在大部分已发展的RNAi释放载体中,阳离子脂质体与聚合物能高效的与siRNA自组装形成纳米复合体(脂质体或聚阳离子体),而且表现出很好的释放siRNA的潜能。然而,这些材料中的大部分都会引起很多问题,例如毒性、免疫或炎症反应及血浆不稳定性。在体内环境中,为了更好的保护siRNA和复合体,最理想的方法是将siRNA包裹到一种具有中性表面的纳米粒子中。为此,已经实施了几种方法,包括纳米复合物的聚乙二醇化(例如键合聚乙二醇)和聚阳离子的脂质体包封(形成聚脂质体)。
发明内容
本发明针对现有技术的问题,开发出一种简单且强有效的用于释放siRNA的纳米粒子,同时具有聚乙醇化脂质体和PLGA纳米粒子的特性。不同于之前报道的杂化脂质体-聚合物体系,本发明提出一种具有四种不同组分的带有区域化电荷的空心核/壳脂质体-聚合物-脂质体杂化纳米结构及其制备方法。
本发明的目的之一在于提供一种空心核壳结构复合纳米粒子,所述纳米粒子由内到外依次为阳离子脂质体、PLGA、中性脂质体以及最外层的可生物降解聚合物。所述纳米粒子包埋有siRNA。
带有正电荷的脂质体层形成内层空的核,中间层是疏水的PLGA层,再外面一层是相对中性的脂质体,最外面一层是PEG。最外面一层连接脂质体的PEG层的目的是使得粒子可避开免疫系统,提高粒子在整个过程中的稳定性,减慢聚合物降解速率和药物释放速率。中间的PLGA聚合物层是为了形成一个屏障使得siRNA可以持久释放同时还可以装载一些不溶水的药物。最里层由阳离子脂质体组成的正电荷核,能够比单独使用PLGA具有更高的装载siRNA的效率。
本发明所述的脂质体(liposome)是一种人工膜。在水中磷脂分子亲水头部插入水中,脂质体疏水尾部伸向空气,搅动后形成双层脂分子的球形脂质体,直径25~1000nm不等。脂质体可用于转基因,或制备的药物,利用脂质体可以和细胞膜融合的特点,将药物送入细胞内部。生物学定义:当两性分子如磷脂和鞘脂分散于水相时,分子的疏水尾部倾向于聚集在一起,避开水相,而亲水头部暴露在水相,形成具有双分子层结构的封闭囊泡,称为脂质体。药剂学定义:系指将药物包封于类脂质双分子层内而形成的微型泡囊体。本发明所述阳离子脂质体优选1,2-二(十四酸)甘油酯-sn-丙三氧基-乙基胆碱磷酸。所述中性脂质体优选卵磷脂、DPPC、DPPE中的一种或几种,优选卵磷脂。

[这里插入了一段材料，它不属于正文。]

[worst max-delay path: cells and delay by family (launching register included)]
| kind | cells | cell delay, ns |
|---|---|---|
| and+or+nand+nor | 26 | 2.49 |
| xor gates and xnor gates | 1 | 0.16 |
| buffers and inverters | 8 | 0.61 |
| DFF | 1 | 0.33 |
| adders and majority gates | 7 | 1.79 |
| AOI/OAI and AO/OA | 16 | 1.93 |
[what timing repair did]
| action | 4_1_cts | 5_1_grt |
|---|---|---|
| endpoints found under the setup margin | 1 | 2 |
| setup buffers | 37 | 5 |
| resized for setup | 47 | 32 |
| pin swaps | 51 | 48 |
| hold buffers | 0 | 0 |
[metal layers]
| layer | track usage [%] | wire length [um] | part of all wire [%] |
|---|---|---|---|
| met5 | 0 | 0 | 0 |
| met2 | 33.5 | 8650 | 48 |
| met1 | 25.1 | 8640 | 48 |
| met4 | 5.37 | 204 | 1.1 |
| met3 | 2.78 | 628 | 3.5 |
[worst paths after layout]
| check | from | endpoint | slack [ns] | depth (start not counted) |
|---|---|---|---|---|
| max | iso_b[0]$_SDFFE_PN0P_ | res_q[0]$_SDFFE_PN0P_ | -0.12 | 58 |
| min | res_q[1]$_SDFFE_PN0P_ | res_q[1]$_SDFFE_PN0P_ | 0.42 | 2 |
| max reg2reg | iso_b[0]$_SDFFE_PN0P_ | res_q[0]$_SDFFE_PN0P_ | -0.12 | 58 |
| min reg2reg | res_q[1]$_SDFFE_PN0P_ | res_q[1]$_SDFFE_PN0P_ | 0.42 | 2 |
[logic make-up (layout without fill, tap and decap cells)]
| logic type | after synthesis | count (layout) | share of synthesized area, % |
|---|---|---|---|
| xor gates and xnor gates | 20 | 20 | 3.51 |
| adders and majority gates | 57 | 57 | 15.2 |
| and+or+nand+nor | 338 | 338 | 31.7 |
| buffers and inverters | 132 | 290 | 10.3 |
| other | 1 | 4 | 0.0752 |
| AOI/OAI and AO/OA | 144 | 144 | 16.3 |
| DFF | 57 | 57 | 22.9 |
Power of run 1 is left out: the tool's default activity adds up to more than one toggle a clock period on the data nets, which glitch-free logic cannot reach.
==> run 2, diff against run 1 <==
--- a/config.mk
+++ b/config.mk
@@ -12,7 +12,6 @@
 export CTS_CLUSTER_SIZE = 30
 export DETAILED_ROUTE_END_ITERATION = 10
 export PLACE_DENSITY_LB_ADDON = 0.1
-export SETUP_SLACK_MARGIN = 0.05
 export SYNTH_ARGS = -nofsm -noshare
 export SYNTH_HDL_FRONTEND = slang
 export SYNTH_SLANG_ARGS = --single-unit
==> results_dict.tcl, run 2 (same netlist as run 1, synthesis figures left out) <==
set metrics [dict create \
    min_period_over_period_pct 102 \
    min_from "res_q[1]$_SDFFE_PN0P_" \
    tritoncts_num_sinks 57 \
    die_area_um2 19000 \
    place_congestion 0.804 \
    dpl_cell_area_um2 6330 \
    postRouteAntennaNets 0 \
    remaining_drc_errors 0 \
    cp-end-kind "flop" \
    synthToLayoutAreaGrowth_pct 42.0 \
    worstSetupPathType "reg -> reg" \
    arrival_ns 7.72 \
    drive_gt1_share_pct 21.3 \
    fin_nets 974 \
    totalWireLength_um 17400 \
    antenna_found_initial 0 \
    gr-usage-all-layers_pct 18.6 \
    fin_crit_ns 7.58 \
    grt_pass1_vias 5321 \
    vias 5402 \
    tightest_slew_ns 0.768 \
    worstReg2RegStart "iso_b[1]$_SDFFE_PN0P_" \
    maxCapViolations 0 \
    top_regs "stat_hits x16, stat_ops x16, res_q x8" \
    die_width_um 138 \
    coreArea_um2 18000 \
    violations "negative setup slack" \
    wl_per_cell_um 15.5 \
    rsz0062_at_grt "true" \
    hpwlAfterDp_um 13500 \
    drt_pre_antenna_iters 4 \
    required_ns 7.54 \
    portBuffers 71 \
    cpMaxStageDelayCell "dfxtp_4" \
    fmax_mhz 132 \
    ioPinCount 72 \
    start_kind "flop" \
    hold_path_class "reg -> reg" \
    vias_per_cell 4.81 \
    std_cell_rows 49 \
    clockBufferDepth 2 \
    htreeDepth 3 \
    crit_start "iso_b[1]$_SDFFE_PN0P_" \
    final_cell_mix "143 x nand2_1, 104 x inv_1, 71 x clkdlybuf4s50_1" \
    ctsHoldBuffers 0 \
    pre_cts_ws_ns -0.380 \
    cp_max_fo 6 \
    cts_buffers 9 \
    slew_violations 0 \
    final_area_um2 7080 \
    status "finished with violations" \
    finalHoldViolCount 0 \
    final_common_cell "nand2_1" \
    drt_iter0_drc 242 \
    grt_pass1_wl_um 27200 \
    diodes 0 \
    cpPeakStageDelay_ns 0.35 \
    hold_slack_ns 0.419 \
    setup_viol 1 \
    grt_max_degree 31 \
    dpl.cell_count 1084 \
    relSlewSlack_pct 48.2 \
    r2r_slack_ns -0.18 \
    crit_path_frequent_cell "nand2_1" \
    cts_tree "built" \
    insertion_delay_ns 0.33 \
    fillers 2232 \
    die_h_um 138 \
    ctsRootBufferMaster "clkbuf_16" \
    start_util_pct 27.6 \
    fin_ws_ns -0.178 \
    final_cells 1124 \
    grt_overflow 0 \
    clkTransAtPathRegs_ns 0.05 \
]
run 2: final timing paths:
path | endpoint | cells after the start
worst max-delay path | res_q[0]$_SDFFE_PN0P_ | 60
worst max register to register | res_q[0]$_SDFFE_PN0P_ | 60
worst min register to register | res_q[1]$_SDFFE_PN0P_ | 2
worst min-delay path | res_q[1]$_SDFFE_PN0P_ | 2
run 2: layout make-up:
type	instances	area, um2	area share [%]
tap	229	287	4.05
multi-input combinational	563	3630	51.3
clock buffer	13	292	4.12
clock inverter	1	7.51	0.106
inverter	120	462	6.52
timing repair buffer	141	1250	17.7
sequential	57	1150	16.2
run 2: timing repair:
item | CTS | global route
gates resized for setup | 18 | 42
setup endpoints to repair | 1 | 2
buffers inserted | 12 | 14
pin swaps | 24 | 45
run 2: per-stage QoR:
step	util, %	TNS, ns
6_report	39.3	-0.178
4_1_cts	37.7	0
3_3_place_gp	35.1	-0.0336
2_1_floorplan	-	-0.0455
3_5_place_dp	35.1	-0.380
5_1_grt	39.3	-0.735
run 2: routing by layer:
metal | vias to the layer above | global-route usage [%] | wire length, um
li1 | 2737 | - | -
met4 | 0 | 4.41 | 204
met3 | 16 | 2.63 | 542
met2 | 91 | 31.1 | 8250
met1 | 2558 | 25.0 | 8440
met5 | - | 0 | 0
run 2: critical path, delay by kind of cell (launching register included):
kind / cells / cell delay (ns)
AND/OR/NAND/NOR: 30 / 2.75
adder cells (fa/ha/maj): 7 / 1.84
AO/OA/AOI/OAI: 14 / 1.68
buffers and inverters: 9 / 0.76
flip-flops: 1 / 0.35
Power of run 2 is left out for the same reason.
### src/rtl/i2c_sensor_poller.sv
// Periodically reads a 16-bit register from an I2C sensor through a byte-level controller.
// Define SENSOR_CFG_WRITE_EN to add a one-shot config register write after reset / config timeout.
module i2c_sensor_poller
    import sensor_pkg::*;
#(
    parameter logic [6:0]  SENSOR_ADDR = DEF_SENSOR_ADDR,
    parameter logic [7:0]  PTR_REG     = DEF_PTR_REG,
`ifdef SENSOR_CFG_WRITE_EN
    parameter logic [7:0]  CFG_REG     = DEF_CFG_REG,
    parameter logic [7:0]  CFG_VAL     = DEF_CFG_VAL,
`endif
    parameter int unsigned POLL_PERIOD = 100000,
    parameter int unsigned TIMEOUT     = 4095
) (
    input  logic        clk,
    input  logic        rst_n,
    input  logic        poll_en,
    output logic [15:0] sample,
    output logic        sample_valid,
    output logic        err,
    output logic [7:0]  err_cnt,
    output logic        busy,
    output logic [6:0]  i2c_addr,
    output logic        i2c_rw,
    output logic [7:0]  i2c_data_in,
    output logic [7:0]  i2c_data_in_2,
    output logic        i2c_ena_w_data_2,
    output logic        i2c_enable,
    input  logic [7:0]  i2c_data_out,
    input  logic        i2c_ready
);

    localparam logic [31:0] PERIOD_LAST  = 32'(POLL_PERIOD - 1);
    localparam logic [31:0] TIMEOUT_LAST = 32'(TIMEOUT - 1);

    logic        ready_s;
    logic [31:0] per_cnt_q;
    logic        wrap;

    state_t      state_q;
    logic [31:0] phase_q;
    logic        en_q;
    req_ops_t    ops_q;
    logic [7:0]  msb_q;
    logic [7:0]  lsb_q;
    logic [15:0] sample_q;
    logic        svld_q;
    logic        err_q;
    logic [7:0]  errcnt_q;
`ifdef SENSOR_CFG_WRITE_EN
    logic        cfg_pend_q;
`endif

    function automatic req_ops_t ops_for(state_t s);
        req_ops_t o;
        o = '0;
        case (s)
`ifdef SENSOR_CFG_WRITE_EN
            CFG_REQ: begin
                o.data         = CFG_REG;
                o.data_2       = CFG_VAL;
                o.ena_w_data_2 = 1'b1;
            end
`endif
            PTR_REQ:          o.data = PTR_REG;
            RDH_REQ, RDL_REQ: o.rw   = 1'b1;
            default:          o      = '0;
        endcase
        return o;
    endfunction

    sync_2ff #(.WIDTH(1)) u_ready_sync (
        .clk   (clk),
        .rst_n (rst_n),
        .d_i   (i2c_ready),
        .q_o   (ready_s)
    );

    // Free-running poll timer; a wrap is only a one-cycle hint, never remembered.
    assign wrap = poll_en && (per_cnt_q == PERIOD_LAST);

    always_ff @(posedge clk or negedge rst_n) begin
        if (!rst_n) begin
            per_cnt_q <= '0;
        end else if (!poll_en || wrap) begin
            per_cnt_q <= '0;
        end else begin
            per_cnt_q <= per_cnt_q + 32'd1;
        end
    end

    always_ff @(posedge clk or negedge rst_n) begin
        if (!rst_n) begin
            state_q    <= RESET_STATE;
            phase_q    <= '0;
            en_q       <= 1'b0;
            ops_q      <= '0;
            msb_q      <= '0;
            lsb_q      <= '0;
            sample_q   <= '0;
            svld_q     <= 1'b0;
            err_q      <= 1'b0;
            errcnt_q   <= '0;
`ifdef SENSOR_CFG_WRITE_EN
            cfg_pend_q <= 1'b0;
`endif
        end else begin
            svld_q  <= 1'b0;
            err_q   <= 1'b0;
            phase_q <= phase_q + 32'd1;
            if (is_phase_state(state_q) && (phase_q >= TIMEOUT_LAST)) begin
                state_q <= IDLE;
                phase_q <= '0;
                en_q    <= 1'b0;
                err_q   <= 1'b1;
                if (errcnt_q != 8'hFF) begin
                    errcnt_q <= errcnt_q + 8'd1;
                end
`ifdef SENSOR_CFG_WRITE_EN
                if ((state_q == CFG_REQ) || (state_q == CFG_WAIT)) begin
                    cfg_pend_q <= 1'b1;
                end
`endif
            end else if (is_req_state(state_q)) begin
                // Only raise enable once the controller reports idle, so a request issued
                // straight after reset never mistakes the cleared synchroniser for an accept.
                if (!en_q) begin
                    if (ready_s) begin
                        en_q  <= 1'b1;
                        ops_q <= ops_for(state_q);
                    end
                end else if (!ready_s) begin
                    en_q    <= 1'b0;
                    state_q <= wait_of(state_q);
                    phase_q <= '0;
                end
            end else begin
                case (state_q)
                    IDLE: begin
                        phase_q <= '0;
                        if (wrap) begin
`ifdef SENSOR_CFG_WRITE_EN
                            state_q <= cfg_pend_q ? CFG_REQ : PTR_REQ;
`else
                            state_q <= PTR_REQ;
`endif
                        end
                    end
`ifdef SENSOR_CFG_WRITE_EN
                    CFG_WAIT: if (ready_s) begin
                        state_q    <= IDLE;
                        phase_q    <= '0;
                        cfg_pend_q <= 1'b0;
                    end
`endif
                    PTR_WAIT: if (ready_s) begin
                        state_q <= RDH_REQ;
                        phase_q <= '0;
                    end
                    RDH_WAIT: if (ready_s) begin
                        msb_q   <= i2c_data_out;
                        state_q <= RDL_REQ;
                        phase_q <= '0;
                    end
                    RDL_WAIT: if (ready_s) begin
                        lsb_q   <= i2c_data_out;
                        state_q <= DONE;
                        phase_q <= '0;
                    end
                    DONE: begin
                        sample_q <= {msb_q, lsb_q};
                        svld_q   <= 1'b1;
                        state_q  <= IDLE;
                        phase_q  <= '0;
                    end
                    default: begin
                        state_q <= IDLE;
                        phase_q <= '0;
                    end
                endcase
            end
        end
    end

    assign sample           = sample_q;
    assign sample_valid     = svld_q;
    assign err              = err_q;
    assign err_cnt          = errcnt_q;
    assign busy             = (state_q != IDLE);
    assign i2c_addr         = SENSOR_ADDR;
    assign i2c_rw           = ops_q.rw;
    assign i2c_data_in      = ops_q.data;
    assign i2c_data_in_2    = ops_q.data_2;
    assign i2c_ena_w_data_2 = ops_q.ena_w_data_2;
    assign i2c_enable       = en_q;

endmodule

本发明所述PLGA是一种可降解的功能高分子有机化合物,具有良好的生物相容性、无毒、良好的成囊和成膜的性能,被广泛应用于制药、医用工程材料和现代化工业领域。乳酸比乙醇酸疏水性强,相对而言,乳酸含量较大的PLGA亲水性弱,吸水少,降解更加缓慢。PLGA的降解速度很大程度上取决于乳酸和乙醇酸的摩尔比。本发明PLGA特性粘度0.20-0.74dL/g,链段摩尔比L∶G=90∶10~40∶60。
所述可生物降解聚合物为PEO、PVA、PVAc、PLA、PCL、PEG、DSPE-PEGm中的一种或几种,其重均分子量为10万~150万。所述DSPE-PEGm中PEG的重均分子量为500~5000。
本发明的另一目的在于提供一种空心核壳结构复合纳米粒子的制备方法,包括以下步骤:
(1)第一步乳化:首先将PLGA和阳离子脂质体分别按质量体积比1~10%、0.5~5%溶解到挥发性有机溶剂中形成有机溶液A;同时制备siRNA质量体积比为0.5~5%的水溶液B;按体积比1∶5~1∶15将水溶液B逐滴加入有机溶液A中,进行乳化形成乳液;
(2)第二步乳化:将可生物降解聚合物和中性脂质体分别按质量体积比1~5%、0.5~4%制成水溶液C;按体积比1∶10~5∶2将(1)中得到的乳液加入水溶液C中,进行乳化形成双乳液D;
(3)粒子固化:按体积比1∶1~1∶25将双乳液D与水溶液C混合搅拌至二氯甲烷挥发完全,固化得到复合纳米粒子。
所述的步骤(3)后任选进行:(4)粒子的后处理和收集:对得到的粒子进行清洗,清洗后将粒子收集到缓冲溶液中;所述的缓冲溶液优选磷酸盐缓冲溶液。清洗过程可以将未挥发完全的溶剂和游离分子清洗彻底。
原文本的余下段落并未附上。